Extracted entries:

- Opening Delimiter -

Context: an optimization exercise on an open-source flow, tuned for small area and a short achievable clock period. The choices shown serve that exercise and are no tape-out recipe. At most, simulation tests tie the RTL to the original design; equivalence was not proved. The RTL of runs 5 and 6 was laid out without a check of its function. The clock port is modelled as an ideal driver, which makes a skipped or thinned clock tree look cheaper than it is; a real chip needs a root buffer or a tree. No activity file was given, so power comes from the tool's default toggle rates.

## flow/run.sh

```bash
#!/bin/bash
# synth_recipe.tcl (not shown) runs the flow's synth.tcl, then flattens the netlist and writes it again
# the make line also repeats each setting of config.mk as NAME=value (left out here)
make -C /OpenROAD-flow-scripts/flow DESIGN_CONFIG=/design/flow/config.mk WORK_HOME=/design/flow/orfs CLKGATE_MAP_FILE= SYNTH_SCRIPT=/design/flow/synth_recipe.tcl finish
```

## flow/config.mk

```make
export PLATFORM = sky130hd
export DESIGN_NAME = probe_top
export DESIGN_NICKNAME = probe_top
export VERILOG_FILES = /design/flow/design.v
export SDC_FILE = /design/flow/constraint.sdc
export NUM_CORES = 4
export LEC_CHECK = 0
export CAP_MARGIN = 20
export CORE_MARGIN = 2
export CORE_UTILIZATION = 65
export CTS_CLUSTER_DIAMETER = 60
export CTS_CLUSTER_SIZE = 30
export SETUP_SLACK_MARGIN = 2.1
export SLEW_MARGIN = 20
```

## flow/constraint.sdc

```tcl
create_clock -name core_clock -period 3.75 [get_ports {mai}]
set_input_delay 0.7500 -clock core_clock [delete_from_list [all_inputs] [get_ports {mai}]]
set_output_delay 0.7500 -clock core_clock [all_outputs]
set_load 0.01 [all_outputs]
```

## flow/design.v

```verilog
`default_nettype none
package probe_pkg;
	localparam int ADDR_W = 8;
	localparam int DATA_W = 8;
	localparam int DIV_W  = 24;
	localparam int SEL_W  = 8;
	localparam logic [ADDR_W-1:0] REG_PIN_SEL0  = 8'h00;
	localparam logic [ADDR_W-1:0] REG_DATA      = 8'h01;
	localparam logic [ADDR_W-1:0] REG_IDX_RESET = 8'h02;
	localparam logic [ADDR_W-1:0] REG_ARM       = 8'h03;
	localparam logic [ADDR_W-1:0] REG_PIN_SEL1  = 8'h04;
	localparam logic [ADDR_W-1:0] REG_DIV0      = 8'h05;
	localparam logic [ADDR_W-1:0] REG_DIV1      = 8'h08;
	localparam logic [ADDR_W-1:0] REG_DIV2      = 8'h09;
	localparam logic [ADDR_W-1:0] REG_READY     = 8'h0E;
endpackage
`default_nettype wire
`timescale 1ns/1ns
`default_nettype none
module capture_buffer (
	input  logic       mai,
	input  logic       voltage_idx_reset,
	input  logic       arm,
	input  logic       store,
	input  logic [7:0] byte0,
	input  logic [7:0] byte1,
	input  logic       idx_rst_e,
	input  logic       data_rd_e,
	output logic [7:0] rd_byte
);
	logic [7:0] phi;     
	logic [7:0] rq;      
	logic [7:0] wp;      
	logic       pend;
	logic [7:0] wb0, wb1;
	logic       write_now;
	logic [7:0] ring [256];
	logic [7:0] wd_lo, wd_hi;
	logic       match;
	logic [7:0] s1 [4];
	logic [7:0] s1_d [4];
	logic [1:0] gsel;
	logic       s1v;
	logic [7:0] rq_n;
	logic [15:0] tsel;    
	logic        al;      
	logic [15:0] hen;     
	assign write_now = pend && (wp[2:0] == 3'd6);
	assign rq_n = idx_rst_e ? (phi + 8'd1) : data_rd_e ? (rq + 8'd2) : (rq + 8'd1);
	assign wd_lo = wp[7] ? wb1 : wb0;
	assign wd_hi = wp[7] ? wb0 : wb1;
	assign match = pend && (rq[6:0] == wp[6:0]);
	always_ff @(posedge mai) begin
		if (voltage_idx_reset) begin
			phi  <= '0;
			rq   <= '0;
			wp   <= '0;
			pend <= 1'b0;
			s1v  <= 1'b0;
		end else begin
			phi <= phi + 8'd1;
			rq  <= rq_n;
			if (arm) begin
				wp   <= phi + 8'd1;
				pend <= 1'b0;
			end else begin
				wp <= wp + (write_now ? 8'd2 : 8'd1);
				if (store) pend <= 1'b1;
				else if (write_now) pend <= 1'b0;
			end
			s1v <= al && !match;
		end
	end
	always_ff @(posedge mai) begin
		if (voltage_idx_reset) begin
			tsel <= 16'd1;
			al   <= 1'b0;
			hen  <= '0;
		end else begin
			tsel <= 16'd1 << rq_n[5:2];
			al   <= (rq_n[1:0] == 2'd3);
			hen  <= (!arm && (wp[2:0] == 3'd5) && (pend || store)) ? (16'd1 << wp[6:3]) : 16'd0;
		end
	end
	always_ff @(posedge mai) begin
		if (store) begin
			wb0 <= byte0;
			wb1 <= byte1;
		end
	end
	for (genvar p = 0; p < 256; p++) begin : g_ring
		if ((p % 8) == 7) begin : g_head
			always_ff @(posedge mai) begin
				if (hen[(p / 8) % 16])
					ring[p] <= (p >= 128) ? wd_hi : wd_lo;
				else
					ring[p] <= ring[(p + 255) % 256];
			end
		end else begin : g_plain
			always_ff @(posedge mai) begin
				ring[p] <= ring[(p + 255) % 256];
			end
		end
	end
	for (genvar g = 0; g < 4; g++) begin : g_s1
		always_comb begin
			s1_d[g] = '0;
			for (int k = 0; k < 16; k++)
				s1_d[g] = s1_d[g] | ({8{tsel[k]}} & ring[64 * g + 4 * k + 3]);
		end
		always_ff @(posedge mai) begin
			s1[g] <= s1_d[g];
		end
	end
	always_ff @(posedge mai) begin
		gsel <= rq[7:6];
	end
	always_ff @(posedge mai) begin
		if (match)
			rd_byte <= (rq[7] ^ wp[7]) ? wb1 : wb0;
		else if (s1v)
			rd_byte <= s1[gsel];
	end
endmodule
`default_nettype wire
`timescale 1ns/1ns
`default_nettype none
module pin_sampler (
	input  logic        mai,
	input  logic        voltage_idx_reset,
	input  logic [7:0]  pin_sel0,
	input  logic [7:0]  pin_sel1,
	input  logic [23:0] div,
	input  logic        arm,
	input  logic [15:0] probe_pins,
	output logic        store,
	output logic [7:0]  byte0,
	output logic [7:0]  byte1,
	output logic        ready
);
	logic        capturing;
	logic        ge;
	logic [23:0] c;
	logic [9:0]  k;
	logic [6:0]  sh0, sh1;
	logic        pin0, pin1;
	logic        tick;
	assign pin0 = (pin_sel0[7:4] == 4'd0) && probe_pins[pin_sel0[3:0]];
	assign pin1 = (pin_sel1[7:4] == 4'd0) && probe_pins[pin_sel1[3:0]];
	assign tick  = capturing && ge;
	assign store = tick && (k[2:0] == 3'd7);
	assign byte0 = {sh0, pin0};
	assign byte1 = {sh1, pin1};
	always_ff @(posedge mai) begin
		if (voltage_idx_reset) begin
			capturing <= 1'b0;
			ready     <= 1'b0;
			k         <= '0;
		end else if (arm) begin
			capturing <= 1'b1;
			ready     <= 1'b0;
			k         <= '0;
		end else if (tick) begin
			k <= k + 10'd1;
			if (k == 10'd1023) begin
				capturing <= 1'b0;
				ready     <= 1'b1;
			end
		end
	end
	always_ff @(posedge mai) begin
		if (arm || tick) begin
			c  <= 24'd1;
			ge <= (div == 24'd0);
		end else begin
			c  <= c + 24'd1;
			ge <= (c >= div);
		end
	end
	always_ff @(posedge mai) begin
		if (tick) begin
			sh0 <= {sh0[5:0], pin0};
			sh1 <= {sh1[5:0], pin1};
		end
	end
endmodule
`default_nettype wire
`timescale 1ns/1ns
`default_nettype none
import probe_pkg::*;
module probe_regs (
	input  logic        mai,
	input  logic        voltage_idx_reset,
	input  logic        req,
	input  logic [16:0] host_in,
	output logic        ack,
	output logic [7:0]  rdata,
	output logic [7:0]  pin_sel0,
	output logic [7:0]  pin_sel1,
	output logic [23:0] div,
	output logic        arm,
	output logic        idx_rst_e,
	output logic        data_rd_e,
	input  logic        ready,
	input  logic [7:0]  rd_byte
);
	logic       w1, w2, a, d;    
	logic       idle;
	logic [7:0] addr;
	logic       wr;
	logic [7:0] wdata;
	logic d_ps0, d_ps1, d_dv0, d_dv1, d_dv2, d_rdy, d_dat, d_idx, d_arm;
	logic f_ps0, f_ps1, f_dv0, f_dv1, f_dv2, f_rdy, f_dat, f_arm, f_idx, f_wr;
	assign addr  = host_in[16:9];
	assign wr    = host_in[8];
	assign wdata = host_in[7:0];
	assign idle  = !w1 && !w2 && !a && !d;
	assign d_ps0 = (addr == REG_PIN_SEL0);
	assign d_ps1 = (addr == REG_PIN_SEL1);
	assign d_dv0 = (addr == REG_DIV0);
	assign d_dv1 = (addr == REG_DIV1);
	assign d_dv2 = (addr == REG_DIV2);
	assign d_rdy = (addr == REG_READY);
	assign d_dat = (addr == REG_DATA);
	assign d_idx = (addr == REG_IDX_RESET);
	assign d_arm = (addr == REG_ARM);
	assign idx_rst_e = w1 && f_idx;
	assign data_rd_e = w1 && !f_wr && f_dat;
	assign arm       = w2 && f_arm;
	always_ff @(posedge mai) begin
		f_ps0 <= d_ps0;
		f_ps1 <= d_ps1;
		f_dv0 <= d_dv0;
		f_dv1 <= d_dv1;
		f_dv2 <= d_dv2;
		f_rdy <= d_rdy;
		f_dat <= d_dat;
		f_arm <= wr && d_arm;
		f_idx <= wr && d_idx;
		f_wr  <= wr;
	end
	always_ff @(posedge mai) begin
		if (voltage_idx_reset) begin
			w1  <= 1'b0;
			w2  <= 1'b0;
			a   <= 1'b0;
			d   <= 1'b0;
			ack <= 1'b0;
		end else begin
			w1  <= idle && req;
			w2  <= w1;
			a   <= w2 || (a && req);
			d   <= a && !req;
			ack <= w2 || a;
		end
	end
	always_ff @(posedge mai) begin
		if (voltage_idx_reset) begin
			pin_sel0 <= '0;
			pin_sel1 <= 8'd2;
			div      <= '0;
		end else begin
			if (w2 && f_wr && f_ps0) pin_sel0 <= wdata;
			if (w2 && f_wr && f_ps1) pin_sel1 <= wdata;
			if (w1 && f_wr && f_dv0) div[7:0]   <= wdata;
			if (w1 && f_wr && f_dv1) div[15:8]  <= wdata;
			if (w1 && f_wr && f_dv2) div[23:16] <= wdata;
		end
	end
	always_ff @(posedge mai) begin
		if (voltage_idx_reset) begin
			rdata <= '0;
		end else if (w2 && !f_wr) begin
			rdata <= ({8{f_ps0}} & pin_sel0)
			       | ({8{f_ps1}} & pin_sel1)
			       | ({8{f_dv0}} & div[7:0])
			       | ({8{f_dv1}} & div[15:8])
			       | ({8{f_dv2}} & div[23:16])
			       | ({8{f_rdy}} & {7'd0, ready})
			       | ({8{f_dat}} & rd_byte);
		end
	end
endmodule
`default_nettype wire
`timescale 1ns/1ns
`default_nettype none
module probe_top #(
	parameter int PROBE_WIDTH  = 16,
	parameter int SAMPLE_BYTES = 128
) (
	input  logic                   mai,
	input  logic                   voltage_idx_reset,
	input  logic                   req,
	input  logic [16:0]            host_in,
	output logic                   ack,
	output logic [7:0]             rdata,
	input  logic [PROBE_WIDTH-1:0] probe_pins
);
	logic [7:0]  pin_sel0, pin_sel1;
	logic [23:0] div;
	logic        arm, idx_rst_e, data_rd_e;
	logic        ready;
	logic        store;
	logic [7:0]  byte0, byte1;
	logic [7:0]  rd_byte;
	probe_regs u_regs (
		.mai               (mai),
		.voltage_idx_reset (voltage_idx_reset),
		.req               (req),
		.host_in           (host_in),
		.ack               (ack),
		.rdata             (rdata),
		.pin_sel0          (pin_sel0),
		.pin_sel1          (pin_sel1),
		.div               (div),
		.arm               (arm),
		.idx_rst_e         (idx_rst_e),
		.data_rd_e         (data_rd_e),
		.ready             (ready),
		.rd_byte           (rd_byte)
	);
	pin_sampler u_sampler (
		.mai               (mai),
		.voltage_idx_reset (voltage_idx_reset),
		.pin_sel0          (pin_sel0),
		.pin_sel1          (pin_sel1),
		.div               (div),
		.arm               (arm),
		.probe_pins        (probe_pins),
		.store             (store),
		.byte0             (byte0),
		.byte1             (byte1),
		.ready             (ready)
	);
	capture_buffer u_buffer (
		.mai               (mai),
		.voltage_idx_reset (voltage_idx_reset),
		.arm               (arm),
		.store             (store),
		.byte0             (byte0),
		.byte1             (byte1),
		.idx_rst_e         (idx_rst_e),
		.data_rd_e         (data_rd_e),
		.rd_byte           (rd_byte)
	);
endmodule
`default_nettype wire
```

==> results.yml, run 1 <==
clocking:
  cts_root_buffer: "clkbuf_16"
  cts_buffer_depth: 3
  clock-sinks: 2279
  numCtsBuffers: 108
  cts-hold-fix-buffers: 0
  cts.htree.levels: 3
  cts_tree: "built"
  cts.clk_slew.worst_paths_ns: 0.10
  clk_latency_ns: 0.72
global_routing:
  grt_max_degree: 59
  overflow: 0
  grt_pass1_vias: 28300
  track_usage_pct: 29.6
  grt_pass1_wl_mm: 187
  antenna_found_initial: 2
finish:
  mostFrequentLayoutCells: "dfxtp_1 (2,150), nor2_1 (370), a21oi_1 (286), a22o_1 (136), a221oi_1 (134)"
  final_area_sq_um: 63300
  layout_commonest_cell: "dfxtp_1"
  post-route-util_pct: 74.5
  nets: 4065
  stdcell_count: 5214
  drive_gt1_share_pct: 13.7
  synthToLayoutAreaGrowth_pct: 13.8
timing:
  rsz0062_at_grt: "true"
  max_freq_ghz: 0.511
  layout_setup_ws_ns: 1.79
  finalHoldViolations: 0
  worst_hold_slack_ns: 0.317
  tightestPinTransition_ns: 1.22
  clock_skew_ns: 0.0373
  fin_crit_ns: 1.96
  setup_tns_ns: 0
  slew_viol_final: 0
  relSlewSlack_pct: 18.9
  setup_violations: 0
  timing.final.crit_share_pct: 52.2
logic_synthesis:
  synth_seq_cells: 2279
  ys_types: 55
  yosysWarningCount: 6
  synthArstFlopShare_pct: 0
  synth-main-ff-cell: "dfxtp_1"
  syn_area_sq_um: 55600
  syn_inst: 3864
  synth_nets: 3933
  synth_seq_area_share_pct: 82.7
  avgSynthCellArea_sq_um: 14.4
  synth_enable_flop_cells: 38
floorplanning:
  die_h_um: 297
  die_w_um: 297
  initial_utilization_pct: 65.5
  io_pins: 45
  core.rowCount: 107
  dieArea_sq_um: 88000
  core_area_sq_um: 85000
setup_path:
  worstSetupPathType: "reg -> reg"
  cp_data_required_time_ns: 4.33
  crit_slowest_cell: "and3b_2"
  crit_path_end_kind: "flop"
  cp-start-kind: "flop"
  cp_common_cell: "buf_6"
  critPathMaxStageDelay_ns: 0.40
  timing.critical_path.cells: "and3b_2 > buf_6 > nor2_2 > a21oi_4 > buf_6 > a32oi_4 > nor4_2"
  cp_max_fo: 6
  crit_arrival_ns: 2.54
routing:
  wl_per_cell_um: 25.1
  firstDrtPassIters: 6
  via_per_inst: 5.57
  antenna_left: 0
  drcViolationCount: 0
  drt-total-wl_mm: 131
  drt_iter0_markers: 2448
  via_count: 29000
place:
  pre_cts_ws_ns: 1.17
  place_congestion: 0.862
  dp_cells: 4932
  post_dp_cell_area_sq_um: 57400
  port_buffers: 44
  hpwl_mm: 68.2
run_status:
  status: "timing/DRC/antenna clean"
flow_run:
  drv_cap: 0
power_and_ir_drop:
  power-per-cell-area_nw_per_um2: 626
  ir_drop_mv: 0.664
  p_leak_nw: 24.7
  p_total_mw: 39.6
min_path:
  min_path_type: "reg -> reg"
==> state kept, by name (all words and copies together), names as in the netlist, 2 cells and up <==
name              cells
u_buffer.ring      2048
u_regs.pin_sel0       8
u_buffer.s1          32
u_sampler.k          10
u_regs.div           24
u_buffer.hen         16
u_buffer.rq           8
u_buffer.wb1          8
u_sampler.sh1         7
u_buffer.phi          8
u_sampler.c          24
u_buffer.rd_byte      8
u_buffer.wb0          8
u_buffer.tsel        16
u_regs.rdata          8
u_sampler.sh0         7
u_buffer.gsel         2
u_buffer.wp           8
u_regs.pin_sel1       8
==> routing by layer <==
| layer | routed length (um) | track usage (%) | up-vias |
|---|---|---|---|
| met5 | 11 | 0 | - |
| met4 | 3700 | 7.70 | 2 |
| met3 | 7010 | 3.70 | 206 |
| met2 | 58600 | 45.6 | 872 |
| met1 | 61600 | 44.5 | 14600 |
| li1 | - | - | 13400 |
==> worst max-delay path, delay by kind of cell (launching register included) <==
family	cells	cell delay [ns]
and+or+nand+nor	3	0.82
AOI/OAI and AO/OA	2	0.36
buffers and inverters	2	0.29
DFF	1	0.37
==> repair_timing <==
item | CTS | global route
gates resized for setup | 198 | 97
buffers inserted | 47 | 48
gates cloned | 2 | 1
pin swaps | 42 | 31
endpoints found under the setup margin | 263 | 143
==> cell families after synthesis <==
group                      Yosys count  share of synthesized area (%)
and+or+nand+nor                    605                           4.83
adders and majority gates           33                          0.756
DFF                               2279                           82.7
buffers and inverters              189                           1.31
xor gates and xnor gates            54                          0.850
muxes                               79                           1.83
AOI/OAI and AO/OA                  625                           7.74
==> cell type report <==
cell class	instances	area (sq um)
fillers	5256	21700
clock inverters	67	922
multi-input cells	1398	9870
clock buffers	116	2840
flip-flops and latches	2279	46200
inverters	35	135
well taps	1144	1430
repair buffers	174	1870
diodes	1	2.50
==> final timing paths <==
check | from | end | slack (ns) | depth (start not counted)
hold reg to reg | u_buffer.ring[244][3]$_DFF_P_ | u_buffer.ring[245][3]$_DFF_P_ | 0.32 | 0
hold / removal | u_buffer.ring[244][3]$_DFF_P_ | u_buffer.ring[245][3]$_DFF_P_ | 0.32 | 0
setup reg to reg | u_regs.f_wr$_DFF_P_ | u_buffer.tsel[6]$_SDFF_PP0_ | 1.79 | 7
setup / recovery | u_regs.f_wr$_DFF_P_ | u_buffer.tsel[6]$_SDFF_PP0_ | 1.79 | 7
==> synthesized netlist by cell type (4+ instances only) <==
library cell | n | area [sq um]
a22oi_1 | 7 | 52.6
or3_1 | 4 | 25.0
a22o_1 | 136 | 1190
o21ai_0 | 10 | 50.1
a211oi_1 | 11 | 82.6
ha_1 | 32 | 400
a21oi_1 | 293 | 1470
and2_1 | 10 | 62.6
edfxtp_1 | 38 | 1140
a221oi_1 | 136 | 1190
and3_1 | 14 | 87.6
mux2i_1 | 60 | 601
xor2_1 | 26 | 228
nand3_1 | 26 | 130
a311oi_1 | 9 | 78.8
nor3_1 | 20 | 100
o21a_1 | 4 | 30.0
nand4_1 | 46 | 288
nand2b_1 | 7 | 43.8
nor3b_1 | 5 | 37.5
inv_1 | 35 | 131
nor2b_1 | 5 | 31.3
nor2_1 | 373 | 1400
buf_1 | 4 | 15.0
dfxtp_1 | 2241 | 44900
nand2_1 | 57 | 214
nor4_1 | 21 | 131
and3b_1 | 4 | 35.0
buf_2 | 5 | 25.0
mux4_2 | 18 | 405
and4_1 | 4 | 35.0
xnor2_1 | 28 | 245
clkbuf_1 | 142 | 533
==> power by group <==
group	switching, mW	internal, mW	total [mW]
clock	8.07	6.17	14.2
sequential	0.209	24.4	24.6
combinational	0.398	0.368	0.766
==> run 2, diff against run 1 <==
--- a/flow/config.mk
+++ b/flow/config.mk
@@ -12,3 +12,3 @@
 export CTS_CLUSTER_SIZE = 30
-export SETUP_SLACK_MARGIN = 2.1
+export SETUP_SLACK_MARGIN = 1.9
 export SLEW_MARGIN = 20
==> results.yml, run 2 <==
run_status:
  status: "timing/DRC/antenna clean"
global_routing:
  antenna_found_initial: 3
  grt_pass1_wl_mm: 176
  grt_pass1_vias: 27600
  overflow: 0
  grt_max_degree: 55
  track_usage_pct: 27.2
timing:
  relSlewSlack_pct: 21.9
  rsz0062_at_grt: "true"
  timing.final.crit_share_pct: 52.5
  setup_tns_ns: 0
  max_freq_ghz: 0.508
  finalHoldViolations: 0
  setup_violations: 0
  fin_crit_ns: 1.97
  slew_viol_final: 0
  tightestPinTransition_ns: 1.17
  clock_skew_ns: 0.0303
power_and_ir_drop:
  p_int_mw: 30.4
  power_frac_clock_pct: 35.0
  p_total_mw: 38.7
  p_leak_nw: 23.9
  combinationalPowerShare_pct: 1.6
  sw_frac_of_total_pct: 21.5
  power-per-cell-area_nw_per_um2: 632
  ir_drop_mv: 0.484
  netSwitchingPower_mw: 8.34
  seq_power_share_pct: 63.4
setup_path:
  timing.critical_path.cells: "buf_2"
  cp-endpoint: "rdata[7]"
  cp_data_required_time_ns: 3.00
  crit_slowest_cell: "dfxtp_2"
  path_depth: 1
  r2r_end: "u_buffer.wp[6]$_SDFF_PP0_"
  crit_arrival_ns: 1.22
  critPathTopFamily: "flip-flops"
  reg2reg_slack_ns: 1.80
  rr_startpoint: "u_buffer.wp[0]$_SDFF_PP0_"
  timing.critical_path.buf_inv: 1
  worstSetupPathType: "reg -> out"
  worst_r2r_path_depth: 9
  crit_path_end_kind: "primary output"
  critPathLaunch: "u_regs.rdata[7]$_SDFFE_PP0P_"
  cp_max_fo: 2
  critPathMaxStageDelay_ns: 0.38
  cp-start-kind: "flop"
floorplanning:
  core.rowCount: 107
  dieArea_sq_um: 88000
  die_w_um: 297
  core_area_sq_um: 85000
  io_pins: 45
  die_h_um: 297
  initial_utilization_pct: 65.5
logic_synthesis:
  ys_types: 55
  synth_fa_ha_area_share_pct: 0.756
  synth_top_area_share_pct: 80.6
  synth_top_family_by_area: "compound AO/OA/AOI/OAI gates"
  yosysWarningCount: 6
  yosys.area_share.simple_pct: 4.83
  synth_common_cells: "dfxtp_1 (2,241), nor2_1 (373), a21oi_1 (293)"
  yosysMostFrequentCell: "dfxtp_1"
  synth_enable_flop_cells: 38
  syn_inst: 3864
  synth.area.mux_share_pct: 1.83
  synth_area_leaders: "dfxtp_1 (81%), a21oi_1 (2.6%), nor2_1 (2.5%), a221oi_1 (2.1%), a22o_1 (2.1%)"
  synthArstFlopShare_pct: 0
  avgSynthCellArea_sq_um: 14.4
  synth_seq_cells: 2279
  synth_compound_area_share_pct: 7.74
  synth_xor_area_share_pct: 0.850
  syn_area_sq_um: 55600
  synth_nets: 3933
  synth_seq_area_share_pct: 82.7
  synth-main-ff-cell: "dfxtp_1"
  yosys.area.top_type: "dfxtp_1"
clocking:
  clk_latency_ns: 0.72
  clock-sinks: 2279
  cts_tree: "built"
  cts_buffer_depth: 3
  cts.clk_slew.worst_paths_ns: 0.10
  cts.htree.levels: 3
  numCtsBuffers: 104
  cts_root_buffer: "clkbuf_16"
  cts-hold-fix-buffers: 0
finish:
  reg_top3: "u_buffer.ring: 2048 flops, u_buffer.s1: 32 flops"
  synthToLayoutAreaGrowth_pct: 10.2
  diodes: 0
  drive_gt1_share_pct: 9.31
  fill_cells: 5598
  layout_commonest_cell: "dfxtp_1"
  top_register: "u_buffer.ring"
  mostFrequentLayoutCells: "dfxtp_1 (2,173), nor2_1 (373), a21oi_1 (291), a22o_1 (136), a221oi_1 (136)"
  largest_reg_flops: 2048
  nets: 3984
  stdcell_count: 5130
  multi_input_area_sq_um: 9160
  final-seq-area_sq_um: 46200
place:
  dp_cells: 4935
  hpwl_mm: 66.0
  place_congestion: 0.865
  port_buffers: 44
routing:
  wl_met1_mm: 57.3
  firstDrtPassIters: 6
  via_count: 28100
  met2WireLength_mm: 54.2
  drcViolationCount: 0
  drt_iter0_markers: 1895
  wl_per_cell_um: 23.3
  drt-total-wl_mm: 119
  via_per_inst: 5.48
  met3WireLength_mm: 5.41
  top_layer_used: "met5"
  antenna_left: 0
min_path:
  min_path_type: "reg -> reg"
flow_run:
  drv_cap: 0
run 2: changes by cell type in the layout (fill, tap and decap cells not counted), sizes merged:
| cell | delta |
|---|---|
| or3 | +1 |
| a211o | -1 |
| dlygate4sd2 | -6 |
| bufinv | -3 |
| mux2 | -1 |
| clkinvlp | +1 |
| dlymetal6s2s | -2 |
| clkdlybuf4s50 | +8 |
| buf | -75 |
| diode | -1 |
| inv | -2 |
| clkbuf | -3 |
run 2: worst min-delay path by stage:
stage / to / startpoint / cells after the start
after detailed placement: u_buffer.ring[129][2]$_DFF_P_ / u_buffer.ring[128][2]$_DFF_P_ / 0
final: u_buffer.ring[139][1]$_DFF_P_ / u_buffer.ring[138][1]$_DFF_P_ / 0
after floorplan: u_buffer.ring[101][0]$_DFF_P_ / u_buffer.ring[100][0]$_DFF_P_ / 0
after global routing: u_buffer.ring[214][2]$_DFF_P_ / u_buffer.ring[213][2]$_DFF_P_ / 0
after CTS: u_buffer.ring[214][2]$_DFF_P_ / u_buffer.ring[213][2]$_DFF_P_ / 0
after global placement: u_buffer.ring[22][3]$_DFF_P_ / u_buffer.ring[21][3]$_DFF_P_ / 0
run 2: repair_timing:
action / CTS / global route
setup buffers: 9 / 8
pin swaps: 17 / 10
endpoints found under the hold margin: 0 / 0
endpoints found under the setup margin: 91 / 59
resized for setup: 93 / 40
cloned: 0 / 1
run 2: area by class of cell:
class                      count  area share, %
tap                         1144           2.34
clock inverter                63           1.31
multi-input combinational   1397           14.9
inverter                      35          0.220
clock buffer                 114           4.46
timing repair buffer          98           1.43
sequential                  2279           75.3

- Closing Delimiter -

Exercise details: Using the entries above, return each line in which the word "match" occurs.

Solved problem:
	logic       match;
	assign match = pend && (rq[6:0] == wp[6:0]);
			s1v <= al && !match;
		if (match)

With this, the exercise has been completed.